Un payaso frente a Dostoievski

Gregor Acuña desnuda su alma en el estreno del monólogo ‘El Gran Inquisidor’

Gregor Acuña sube a escena y el público no se ríe. Esto ocurrirá, previsiblemente, el próximo miércoles en Córdoba. Una experiencia nueva para un payaso que ha trabajado con Tricicle en su formación Clownic y que desde 2006 arranca carcajadas con su propia compañía, Excéntrica Producciones. Actor, director de teatro y musicales, ayudante de dirección en óperas, profesor del Centro de las Artes Escénicas de Sevilla… este sevillano nacido en Alemania (Hamburgo, 1971) ha hecho de casi todo sobre y detrás del escenario menos enfrentarse a un texto dramático. Y para estrenarse ha elegido nada menos que El Gran Inquisidor, de Dostoievski, un cuento que el escritor ruso publicó en 1880 dentro de la novela Los hermanos Karamazov y que habla de cómo el hombre tiene tanto miedo a la libertad que se refugia en la religión para renunciar a ella.

La obra se estrenará el próximo día 12 en la Casa de Sefarad de Córdoba, donde estará hasta el 15. Dirigido por el argentino Juan Carlos Malpeli, se trata de un monólogo de una hora de duración que el autor de Crimen y castigo ubicó en la Sevilla de 1559, cuando el Gran Inquisidor gozaba de un poder casi absoluto y los herejes ardían a diario.

En ese ambiente, Dostoievski se plantea ¿Qué pasaría si Jesús volviese a la tierra y viera el imperio que la Iglesia ha levantado en su nombre? Por supuesto, la Inquisición lo habría encerrado acusándole de herejía. El monólogo es el interrogatorio que el Gran Inquisidor, Fernando de Valdés, le hace a ese que dice llamarse Jesús, quien le contesta con un desafiante silencio.

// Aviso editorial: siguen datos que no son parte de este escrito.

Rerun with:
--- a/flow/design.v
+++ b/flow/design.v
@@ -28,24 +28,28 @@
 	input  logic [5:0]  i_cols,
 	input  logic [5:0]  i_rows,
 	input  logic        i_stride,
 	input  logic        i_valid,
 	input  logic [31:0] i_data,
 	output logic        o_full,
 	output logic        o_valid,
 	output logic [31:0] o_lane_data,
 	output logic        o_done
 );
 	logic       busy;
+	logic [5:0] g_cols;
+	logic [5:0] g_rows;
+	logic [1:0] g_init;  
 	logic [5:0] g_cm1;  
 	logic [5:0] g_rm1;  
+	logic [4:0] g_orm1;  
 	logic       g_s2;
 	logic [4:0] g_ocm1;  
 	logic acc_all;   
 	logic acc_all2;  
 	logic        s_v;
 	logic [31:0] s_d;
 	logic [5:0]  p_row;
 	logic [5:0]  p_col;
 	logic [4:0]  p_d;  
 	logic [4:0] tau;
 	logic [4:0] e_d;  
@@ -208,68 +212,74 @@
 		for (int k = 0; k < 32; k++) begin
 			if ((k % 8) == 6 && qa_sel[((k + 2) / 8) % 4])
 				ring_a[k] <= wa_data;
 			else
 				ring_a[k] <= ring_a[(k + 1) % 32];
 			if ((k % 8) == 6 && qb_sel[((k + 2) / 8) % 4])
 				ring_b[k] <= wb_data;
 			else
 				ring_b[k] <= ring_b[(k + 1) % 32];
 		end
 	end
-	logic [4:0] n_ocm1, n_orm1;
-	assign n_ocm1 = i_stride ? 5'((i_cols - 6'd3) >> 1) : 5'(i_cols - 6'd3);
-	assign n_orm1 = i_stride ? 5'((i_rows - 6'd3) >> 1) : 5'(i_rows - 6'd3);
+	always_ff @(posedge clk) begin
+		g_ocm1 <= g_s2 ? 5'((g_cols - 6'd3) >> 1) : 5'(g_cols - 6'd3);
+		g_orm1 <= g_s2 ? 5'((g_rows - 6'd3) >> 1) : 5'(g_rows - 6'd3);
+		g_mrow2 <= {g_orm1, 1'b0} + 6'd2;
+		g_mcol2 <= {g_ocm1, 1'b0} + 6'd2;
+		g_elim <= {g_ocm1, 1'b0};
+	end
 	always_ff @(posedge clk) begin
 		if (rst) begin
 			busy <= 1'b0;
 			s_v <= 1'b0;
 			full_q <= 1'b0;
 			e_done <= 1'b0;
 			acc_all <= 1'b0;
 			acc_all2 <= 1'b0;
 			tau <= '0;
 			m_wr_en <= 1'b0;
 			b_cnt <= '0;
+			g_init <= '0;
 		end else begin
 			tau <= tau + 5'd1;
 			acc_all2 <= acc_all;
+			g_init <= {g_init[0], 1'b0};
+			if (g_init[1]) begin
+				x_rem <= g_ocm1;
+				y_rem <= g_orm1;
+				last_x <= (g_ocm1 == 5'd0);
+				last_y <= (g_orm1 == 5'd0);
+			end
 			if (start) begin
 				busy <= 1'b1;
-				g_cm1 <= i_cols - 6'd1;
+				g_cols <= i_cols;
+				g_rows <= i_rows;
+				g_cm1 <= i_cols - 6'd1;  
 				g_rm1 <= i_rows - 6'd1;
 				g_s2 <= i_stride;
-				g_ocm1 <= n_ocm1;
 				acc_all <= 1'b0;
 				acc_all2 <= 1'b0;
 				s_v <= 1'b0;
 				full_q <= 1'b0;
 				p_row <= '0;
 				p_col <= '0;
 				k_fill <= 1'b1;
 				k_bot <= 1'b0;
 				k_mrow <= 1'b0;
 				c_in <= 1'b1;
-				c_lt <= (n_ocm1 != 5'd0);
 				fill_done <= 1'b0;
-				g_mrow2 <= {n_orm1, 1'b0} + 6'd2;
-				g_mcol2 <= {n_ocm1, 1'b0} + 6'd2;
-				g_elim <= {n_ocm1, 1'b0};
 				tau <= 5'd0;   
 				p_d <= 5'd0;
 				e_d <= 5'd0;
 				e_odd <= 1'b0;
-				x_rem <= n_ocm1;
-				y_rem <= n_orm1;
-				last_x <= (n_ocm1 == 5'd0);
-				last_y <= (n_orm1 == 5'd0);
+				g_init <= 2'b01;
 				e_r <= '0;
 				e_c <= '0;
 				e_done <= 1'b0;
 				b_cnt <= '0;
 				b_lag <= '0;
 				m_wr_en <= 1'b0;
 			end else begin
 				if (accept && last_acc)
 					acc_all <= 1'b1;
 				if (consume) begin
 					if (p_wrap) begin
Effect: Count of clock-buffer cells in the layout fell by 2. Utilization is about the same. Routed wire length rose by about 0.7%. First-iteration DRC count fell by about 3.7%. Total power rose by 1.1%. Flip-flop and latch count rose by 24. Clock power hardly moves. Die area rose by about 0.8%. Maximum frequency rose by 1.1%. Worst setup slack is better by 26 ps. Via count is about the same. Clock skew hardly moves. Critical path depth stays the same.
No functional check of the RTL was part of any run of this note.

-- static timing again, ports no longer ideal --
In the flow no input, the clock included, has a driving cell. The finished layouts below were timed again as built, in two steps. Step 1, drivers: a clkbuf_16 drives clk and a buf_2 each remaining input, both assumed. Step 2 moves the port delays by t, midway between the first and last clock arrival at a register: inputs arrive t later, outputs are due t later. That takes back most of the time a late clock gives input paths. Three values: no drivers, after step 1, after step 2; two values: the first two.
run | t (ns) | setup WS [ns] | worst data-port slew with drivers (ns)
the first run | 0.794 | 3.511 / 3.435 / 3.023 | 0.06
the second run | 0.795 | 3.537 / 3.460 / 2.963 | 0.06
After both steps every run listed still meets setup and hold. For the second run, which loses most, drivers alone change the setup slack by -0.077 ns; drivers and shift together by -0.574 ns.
Context: an optimization exercise on an open-source flow, tuned for small area, a short achievable clock period and few clock cycles per item. The choices shown serve that exercise and are no tape-out recipe. In this exercise RTL edits were held to simulation tests only and were not proved equivalent to the original.

## design/flow/constraint.sdc

```tcl
create_clock -name core_clock -period 10.0 [get_ports {aclk}]
set_input_delay 2.0000 -clock core_clock [delete_from_list [all_inputs] [get_ports {aclk}]]
set_output_delay 2.0000 -clock core_clock [all_outputs]
set_load 0.01 [all_outputs]
```

## design/flow/design.v

```verilog
`timescale 1ns / 1ps
package mi4_pkg;
    localparam int NUM_LANES = 4;
endpackage
`timescale 1ns / 1ps
module mi4_lane
#(
    parameter int AW = 50,      
    parameter int MW = 32       
) (
    input  logic                 aclk,
    input  logic                 mac_en,
    input  logic                 mac_first,
    input  logic [MW-1:0]        m1,
    input  logic [MW-1:0]        m2,
    input  logic [MW-1:0]        m3,
    input  logic [2:0]           w1,      
    input  logic [2:0]           w2,
    input  logic [2:0]           w3,
    input  logic                 f1,      
    input  logic                 f2,
    input  logic                 f3,
    output logic [AW-1:0]        acc,
    output logic [31:0]          accn,    
    input  logic                 div_load,
    input  logic                 div_step,
    input  logic [65:0]          dx,      
    input  logic                 dcin,
    output logic [47:0]          rmag,    
    output logic                 rsgn,
    output logic [15:0]          qbits    
);
    localparam int PW = MW + 1;
    logic [AW-1:0] acc_reg;
    logic [63:0]   r_reg;
    logic          sgn_reg;
    logic [15:0]   q_reg;
    function automatic logic [AW-1:0] booth_pp(input logic [MW-1:0] m,
                                               input logic [2:0] w,
                                               input logic f);
        logic one, two, neg;
        logic [PW-1:0] sel;
        one = w[1] ^ w[0];
        two = (w[2] & ~w[1] & ~w[0]) | (~w[2] & w[1] & w[0]);
        neg = w[2] ^ f;
        sel = ({PW{one}} & {m[MW-1], m}) | ({PW{two}} & {m, 1'b0});
        sel = sel ^ {PW{neg}};
        booth_pp = {{(AW-PW){sel[PW-1]}}, sel};
    endfunction
    function automatic logic booth_neg(input logic [2:0] w, input logic f);
        booth_neg = w[2] ^ f;
    endfunction
    logic [AW-1:0] x0, x1, x2, x3, s1, c1, s2, c2, acc_next;
    always_comb begin
        x0 = mac_first ? '0 : {acc_reg[AW-3:0], 2'b00};
        x0[0] = booth_neg(w1, f1);
        x1 = booth_pp(m1, w1, f1);
        x2 = booth_pp(m2, w2, f2);
        x3 = booth_pp(m3, w3, f3);
        s1 = x0 ^ x1 ^ x2;
        c1 = {((x0[AW-2:0] & x1[AW-2:0]) | (x0[AW-2:0] & x2[AW-2:0]) | (x1[AW-2:0] & x2[AW-2:0])), booth_neg(w2, f2)};
        s2 = s1 ^ c1 ^ x3;
        c2 = {((s1[AW-2:0] & c1[AW-2:0]) | (s1[AW-2:0] & x3[AW-2:0]) | (c1[AW-2:0] & x3[AW-2:0])), booth_neg(w3, f3)};
        acc_next = s2 + c2;
    end
    logic [65:0] t;
    logic        ge;
    logic [48:0] c49;
    logic [47:0] cmag;
    always_comb begin
        t    = {1'b0, r_reg, 1'b0} + dx + {65'd0, dcin};
        ge   = ~t[65];
        c49  = acc_reg[48:0];
        cmag = c49[48] ? 48'(-c49) : c49[47:0];
    end
    always_ff @(posedge aclk) begin
        if (mac_en) acc_reg <= acc_next;
        if (div_load) begin
            r_reg   <= {16'd0, cmag};
            sgn_reg <= c49[48];
        end else if (div_step) begin
            r_reg <= ge ? t[63:0] : {r_reg[62:0], 1'b0};
            q_reg <= {q_reg[14:0], ge};
        end
    end
    assign acc   = acc_reg;
    assign accn  = acc_next[31:0];
    assign rmag  = r_reg[47:0];
    assign rsgn  = sgn_reg;
    assign qbits = q_reg;
endmodule
`timescale 1ns / 1ps
import mi4_pkg::*;
module matrix_inverse_4x4
#(
    parameter int ELEMENT_BITS  = 16,
    parameter int FRACTION_BITS = 8,
    localparam int TDW = ((4 * ELEMENT_BITS + 7) / 8) * 8
) (
    input  logic           aclk,
    input  logic           aresetn,
    input  logic           s_tvalid,
    output logic           s_tready,
    input  logic [TDW-1:0] s_tdata,    
    output logic           m_tvalid,
    input  logic           m_tready,
    output logic [TDW-1:0] m_tdata,    
    output logic           m_tlast,    
    output logic [0:0]     m_tuser     
);
    typedef enum logic [2:0] {P_IN, P_MIN, P_COF0, P_LOADR, P_DET, P_DSUM, P_RUN} phase_t;
    phase_t               phase_reg;
    logic [1:0]           beat_reg;
    logic [2:0]           p_reg;        
    logic [1:0]           rnd_reg;      
    logic                 mac_busy;     
    logic [1:0]           drow_reg;     
    logic [3:0]           dcnt_reg;
    logic                 dwait_reg;    
    logic [3:0][3:0][15:0] a;           
    logic [5:0][31:0]      smin;        
    logic [5:0][31:0]      cmin;        
    logic [65:0]           dx_reg;
    logic                  dcin_reg;
    logic                  dsgn_reg;
    logic                  sing_reg;
    logic                  m_tvalid_reg;
    logic [63:0]           m_tdata_reg;
    logic                  m_tlast_reg;
    logic                  m_tuser_reg;
    logic        mac_en, mac_first, div_load, div_step;
    logic [65:0] acc0;
    logic [63:0] acc1;
    logic [49:0] acc2, acc3;
    logic [3:0][47:0] rmag;
    logic [3:0]       rsgn;
    logic [3:0][15:0] qbits;
    logic [3:0][31:0] accn;
    logic [3:0][2:0][2:0] wd;
    logic [48:0] m01, m02, m03, m11, m12, m13;
    logic [31:0] m21, m22, m23, m31, m32, m33;
    logic [15:0] d01, d02, d03, d11, d12, d13, d21, d22, d23, d31, d32, d33;
    logic        f01, f02, f03, f11, f12, f13, f21, f22, f23, f31, f32, f33;
    function automatic logic [2:0] win(input logic [15:0] e, input logic [2:0] p);
        logic [16:0] ext;
        ext = {e, 1'b0};
        win = 3'(ext >> {p, 1'b0});
    endfunction
    function automatic logic [48:0] sx16(input logic [15:0] v);
        sx16 = {{33{v[15]}}, v};
    endfunction
    function automatic logic [31:0] sx16w(input logic [15:0] v);
        sx16w = {{16{v[15]}}, v};
    endfunction
    function automatic logic [48:0] sx32(input logic [31:0] v);
        sx32 = {{17{v[31]}}, v};
    endfunction
    mi4_lane #(.AW(66), .MW(49)) u_lane0 (
        .aclk(aclk), .mac_en(mac_en), .mac_first(mac_first),
        .m1(m01), .m2(m02), .m3(m03),
        .w1(wd[0][0]), .w2(wd[0][1]), .w3(wd[0][2]),
        .f1(f01), .f2(f02), .f3(f03), .acc(acc0), .accn(accn[0]),
        .div_load(div_load), .div_step(div_step), .dx(dx_reg), .dcin(dcin_reg),
        .rmag(rmag[0]), .rsgn(rsgn[0]), .qbits(qbits[0]));
    mi4_lane #(.AW(64), .MW(49)) u_lane1 (
        .aclk(aclk), .mac_en(mac_en), .mac_first(mac_first),
        .m1(m11), .m2(m12), .m3(m13),
        .w1(wd[1][0]), .w2(wd[1][1]), .w3(wd[1][2]),
        .f1(f11), .f2(f12), .f3(f13), .acc(acc1), .accn(accn[1]),
        .div_load(div_load), .div_step(div_step), .dx(dx_reg), .dcin(dcin_reg),
        .rmag(rmag[1]), .rsgn(rsgn[1]), .qbits(qbits[1]));
    mi4_lane #(.AW(50), .MW(32)) u_lane2 (
        .aclk(aclk), .mac_en(mac_en), .mac_first(mac_first),
        .m1(m21), .m2(m22), .m3(m23),
        .w1(wd[2][0]), .w2(wd[2][1]), .w3(wd[2][2]),
        .f1(f21), .f2(f22), .f3(f23), .acc(acc2), .accn(accn[2]),
        .div_load(div_load), .div_step(div_step), .dx(dx_reg), .dcin(dcin_reg),
        .rmag(rmag[2]), .rsgn(rsgn[2]), .qbits(qbits[2]));
    mi4_lane #(.AW(50), .MW(32)) u_lane3 (
        .aclk(aclk), .mac_en(mac_en), .mac_first(mac_first),
        .m1(m31), .m2(m32), .m3(m33),
        .w1(wd[3][0]), .w2(wd[3][1]), .w3(wd[3][2]),
        .f1(f31), .f2(f32), .f3(f33), .acc(acc3), .accn(accn[3]),
        .div_load(div_load), .div_step(div_step), .dx(dx_reg), .dcin(dcin_reg),
        .rmag(rmag[3]), .rsgn(rsgn[3]), .qbits(qbits[3]));
    logic        k_min, k_cof, k_det;
    logic [1:0]  cj;               
    logic [31:0] cx1, cx2, cx3;    
    logic [31:0] sx1, sx2, sx3;    
    logic [1:0]  ck, cl, cm;       
    logic        fodd;
    always_comb begin
        k_min = (phase_reg == P_MIN);
        k_det = (phase_reg == P_DET);
        k_cof = !k_min && !k_det;
        cj    = rnd_reg;
        fodd  = cj[0];
        ck = (cj == 2'd0) ? 2'd1 : 2'd0;
        cl = (cj <= 2'd1) ? 2'd2 : 2'd1;
        cm = (cj <= 2'd2) ? 2'd3 : 2'd2;
        case (cj)
            2'd0: begin cx1 = cmin[5]; cx2 = cmin[4]; cx3 = cmin[3];
                        sx1 = smin[5]; sx2 = smin[4]; sx3 = smin[3]; end
            2'd1: begin cx1 = cmin[5]; cx2 = cmin[2]; cx3 = cmin[1];
                        sx1 = smin[5]; sx2 = smin[2]; sx3 = smin[1]; end
            2'd2: begin cx1 = cmin[4]; cx2 = cmin[2]; cx3 = cmin[0];
                        sx1 = smin[4]; sx2 = smin[2]; sx3 = smin[0]; end
            default: begin cx1 = cmin[3]; cx2 = cmin[1]; cx3 = cmin[0];
                        sx1 = smin[3]; sx2 = smin[1]; sx3 = smin[0]; end
        endcase
        m01 = sx32(cx1); d01 = a[1][ck]; f01 = fodd;
        m02 = sx32(cx2); d02 = a[1][cl]; f02 = ~fodd;
        m03 = sx32(cx3); d03 = a[1][cm]; f03 = fodd;
        m11 = sx32(cx1); d11 = a[0][ck]; f11 = ~fodd;
        m12 = sx32(cx2); d12 = a[0][cl]; f12 = fodd;
        m13 = sx32(cx3); d13 = a[0][cm]; f13 = ~fodd;
        m21 = sx1; d21 = a[3][ck]; f21 = fodd;
        m22 = sx2; d22 = a[3][cl]; f22 = ~fodd;
        m23 = sx3; d23 = a[3][cm]; f23 = fodd;
        m31 = sx1; d31 = a[2][ck]; f31 = ~fodd;
        m32 = sx2; d32 = a[2][cl]; f32 = fodd;
        m33 = sx3; d33 = a[2][cm]; f33 = ~fodd;
        if (k_min) begin
            m01 = sx16(a[0][0]);          d01 = a[1][rnd_reg + 2'd1]; f01 = 1'b0;
            m02 = sx16(a[0][rnd_reg + 2'd1]); d02 = a[1][0];          f02 = 1'b1;
            m03 = '0;                     d03 = '0;                   f03 = 1'b0;
            case (rnd_reg)
                2'd0: begin
                    m11 = sx16(a[1][2]); d11 = a[0][1]; m12 = sx16(a[1][1]); d12 = a[0][2];
                    m31 = sx16w(a[3][2]); d31 = a[2][1]; m32 = sx16w(a[3][1]); d32 = a[2][2];
                end
                2'd1: begin
                    m11 = sx16(a[1][3]); d11 = a[0][1]; m12 = sx16(a[1][1]); d12 = a[0][3];
                    m31 = sx16w(a[3][3]); d31 = a[2][1]; m32 = sx16w(a[3][1]); d32 = a[2][3];
                end
                default: begin
                    m11 = sx16(a[1][3]); d11 = a[0][2]; m12 = sx16(a[1][2]); d12 = a[0][3];
                    m31 = sx16w(a[3][3]); d31 = a[2][2]; m32 = sx16w(a[3][2]); d32 = a[2][3];
                end
            endcase
            f11 = 1'b0; f12 = 1'b1; m13 = '0; d13 = '0; f13 = 1'b0;
            f31 = 1'b0; f32 = 1'b1; m33 = '0; d33 = '0; f33 = 1'b0;
            m21 = sx16w(a[2][0]);             d21 = a[3][rnd_reg + 2'd1]; f21 = 1'b0;
            m22 = sx16w(a[2][rnd_reg + 2'd1]); d22 = a[3][0];           f22 = 1'b1;
            m23 = '0; d23 = '0; f23 = 1'b0;
        end else if (k_det) begin
            m01 = {1'b0, rmag[1]}; d01 = a[1][0]; f01 = rsgn[1];
            m02 = {1'b0, rmag[2]}; d02 = a[2][0]; f02 = rsgn[2];
            m03 = {1'b0, rmag[3]}; d03 = a[3][0]; f03 = rsgn[3];
            m11 = {1'b0, rmag[0]}; d11 = a[0][0]; f11 = rsgn[0];
            m12 = '0; d12 = '0; f12 = 1'b0;
            m13 = '0; d13 = '0; f13 = 1'b0;
        end
    end
    always_comb begin
        wd[0][0] = win(d01, p_reg); wd[0][1] = win(d02, p_reg); wd[0][2] = win(d03, p_reg);
        wd[1][0] = win(d11, p_reg); wd[1][1] = win(d12, p_reg); wd[1][2] = win(d13, p_reg);
        wd[2][0] = win(d21, p_reg); wd[2][1] = win(d22, p_reg); wd[2][2] = win(d23, p_reg);
        wd[3][0] = win(d31, p_reg); wd[3][1] = win(d32, p_reg); wd[3][2] = win(d33, p_reg);
    end
    function automatic logic [15:0] quot_val(input logic [15:0] q, input logic ng);
        logic [15:0] v;
        if (q[15]) v = ng ? 16'h8000 : 16'h7fff;
        else       v = ng ? 16'(-{1'b0, q[14:0]}) : {1'b0, q[14:0]};
        quot_val = v;
    endfunction
    logic [65:0] det_sum;
    logic        out_free;
    logic [63:0] out_data;
    always_comb begin
        det_sum  = acc0 + {{2{acc1[63]}}, acc1};
        out_free = !m_tvalid_reg || m_tready;
        for (int c = 0; c < 4; c++) begin
            out_data[c*16 +: 16] = sing_reg ? ((drow_reg == 2'(c)) ? 16'h0100 : 16'h0000)
                                            : quot_val(qbits[c], rsgn[c] ^ dsgn_reg);
        end
    end
    logic out_go;
    always_comb begin
        mac_en    = (phase_reg == P_MIN) || (phase_reg == P_COF0) || (phase_reg == P_DET)
                 || (phase_reg == P_RUN && mac_busy);
        mac_first = (p_reg == 3'd7);
        out_go    = (phase_reg == P_RUN) && dwait_reg && out_free
                 && (drow_reg == 2'd3 || !mac_busy);
        div_load  = (phase_reg == P_LOADR) || (out_go && drow_reg != 2'd3);
        div_step  = (phase_reg == P_RUN) && !dwait_reg;
    end
    always_ff @(posedge aclk) begin
        if (!aresetn) begin
            phase_reg    <= P_IN;
            beat_reg     <= 2'd0;
            m_tvalid_reg <= 1'b0;
            mac_busy     <= 1'b0;
            dwait_reg    <= 1'b0;
            p_reg        <= 3'd7;
            rnd_reg      <= 2'd0;
        end else begin
            if (m_tvalid_reg && m_tready) m_tvalid_reg <= 1'b0;
            if (mac_en) p_reg <= p_reg - 3'd1;
            case (phase_reg)
                P_IN: begin
                    if (s_tvalid) begin
                        beat_reg <= beat_reg + 2'd1;
                        if (beat_reg == 2'd3) begin
                            phase_reg <= P_MIN;
                            rnd_reg   <= 2'd0;
                            p_reg     <= 3'd7;
                        end
                    end
                end
                P_MIN: begin
                    if (p_reg == 3'd0) begin
                        rnd_reg <= rnd_reg + 2'd1;
                        if (rnd_reg == 2'd2) begin
                            rnd_reg   <= 2'd0;
                            phase_reg <= P_COF0;
                        end
                    end
                end
                P_COF0: begin
                    if (p_reg == 3'd0) phase_reg <= P_LOADR;
                end
                P_LOADR: begin
                    phase_reg <= P_DET;
                end
                P_DET: begin
                    if (p_reg == 3'd0) phase_reg <= P_DSUM;
                end
                P_DSUM: begin
                    phase_reg <= P_RUN;
                    mac_busy  <= 1'b1;
                    rnd_reg   <= 2'd1;
                    drow_reg  <= 2'd0;
                    dcnt_reg  <= 4'd15;
                    dwait_reg <= 1'b0;
                end
                P_RUN: begin
                    if (mac_busy && p_reg == 3'd0) mac_busy <= 1'b0;
                    if (div_step) begin
                        dcnt_reg <= dcnt_reg - 4'd1;
                        if (dcnt_reg == 4'd0) dwait_reg <= 1'b1;
                    end
                    if (out_go) begin
                        m_tvalid_reg <= 1'b1;
                        if (drow_reg == 2'd3) begin
                            phase_reg <= P_IN;
                        end else begin
                            drow_reg  <= drow_reg + 2'd1;
                            dcnt_reg  <= 4'd15;
                            dwait_reg <= 1'b0;
                            if (drow_reg != 2'd2) begin
                                mac_busy <= 1'b1;
                                rnd_reg  <= drow_reg + 2'd2;
                            end
                        end
                    end
                end
                default: phase_reg <= P_IN;
            endcase
        end
    end
    always_ff @(posedge aclk) begin
        if (phase_reg == P_IN && s_tvalid) begin
            for (int c = 0; c < 4; c++) a[beat_reg][c] <= s_tdata[c*16 +: 16];
        end
        if (phase_reg == P_MIN && p_reg == 3'd0) begin
            case (rnd_reg)
                2'd0: begin smin[0] <= accn[0]; smin[3] <= accn[1];
                            cmin[0] <= accn[2]; cmin[3] <= accn[3]; end
                2'd1: begin smin[1] <= accn[0]; smin[4] <= accn[1];
                            cmin[1] <= accn[2]; cmin[4] <= accn[3]; end
                default: begin smin[2] <= accn[0]; smin[5] <= accn[1];
                            cmin[2] <= accn[2]; cmin[5] <= accn[3]; end
            endcase
        end
        if (phase_reg == P_DSUM) begin
            dx_reg   <= det_sum ^ {66{~det_sum[65]}};
            dcin_reg <= ~det_sum[65];
            dsgn_reg <= det_sum[65];
            sing_reg <= (det_sum == 66'd0);
        end
        if (out_go) begin
            m_tdata_reg  <= out_data;
            m_tlast_reg  <= (drow_reg == 2'd3);
            m_tuser_reg  <= sing_reg;
        end
    end
    assign s_tready   = (phase_reg == P_IN);
    assign m_tvalid   = m_tvalid_reg;
    assign m_tdata    = m_tdata_reg;
    assign m_tlast    = m_tlast_reg;
    assign m_tuser[0] = m_tuser_reg;
endmodule
```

A Gregor Acuña, que ha trabajado con grandes directores como José Luis Gómez, Mauricio Scaparro, Salvador Távora y Joan Font, siempre le había atraído la idea de subirse solo a un escenario. «Enfrentarme al público en solitario es una necesidad que siento desde hace mucho. En 1992, cuando ganábamos dinero en el teatro, le encargué a un dramaturgo alemán que me escribiera un monólogo, pero fue un proyecto fallido», recuerda Acuña, quien hasta ahora se había dedicado a cultivar risas con montajes como Restaurant tú Three, un espectáculo sin palabras con el que han hecho más de 200 funciones y que está aún en gira.

«Desde 1992 he tenido muchos monólogos en mis manos, aunque ninguno me ha atrapado como este. Ahora, a mis 41 años, siento la necesidad de contar cosas del alma y este es un texto que te abre todos los poros. Nosotros hemos trasladado la obra a la actualidad, aunque el texto, salvo pequeños recortes, permanece intacto. Vivimos tiempos de crisis, de búsqueda, tanto a nivel espiritual, como social o político. Nuestra sociedad está desolada, hay un vacío tan grande como el que retrata Dostoievski en su obra», explica el actor.

La versión que proponen Malpeli y Acuña es el «no teatro». «Como artista, pongo sobre el escenario situaciones creíbles en las que el público se transforma en espía. No necesito esconderme detrás de la palabra teatro», afirma Malpeli, alumno del Actors Studio que dirigió Lee Strasberg y del que salieron, entre otros muchos, Marilyn Monroe, Paul Newman o Jack Nicholson. «La obra no tiene escenografía, apenas unos muebles, ni luces ni sonido. Es un lindo salto al vacío», añade Malpeli.

Grandes de la escena internacional como Peter Brook, Patrice Chereau y Klaus Kinski han buceado en los mecanismos de poder que retrata El Gran Inquisidor. En Sevilla la obra ha podido verse en el Teatro Lope de Vega en 2007 bajo la dirección de Brook y, también, en 1992 como resultado de un taller que dirigió el húngaro George Tabori para el Centro Andaluz de Teatro.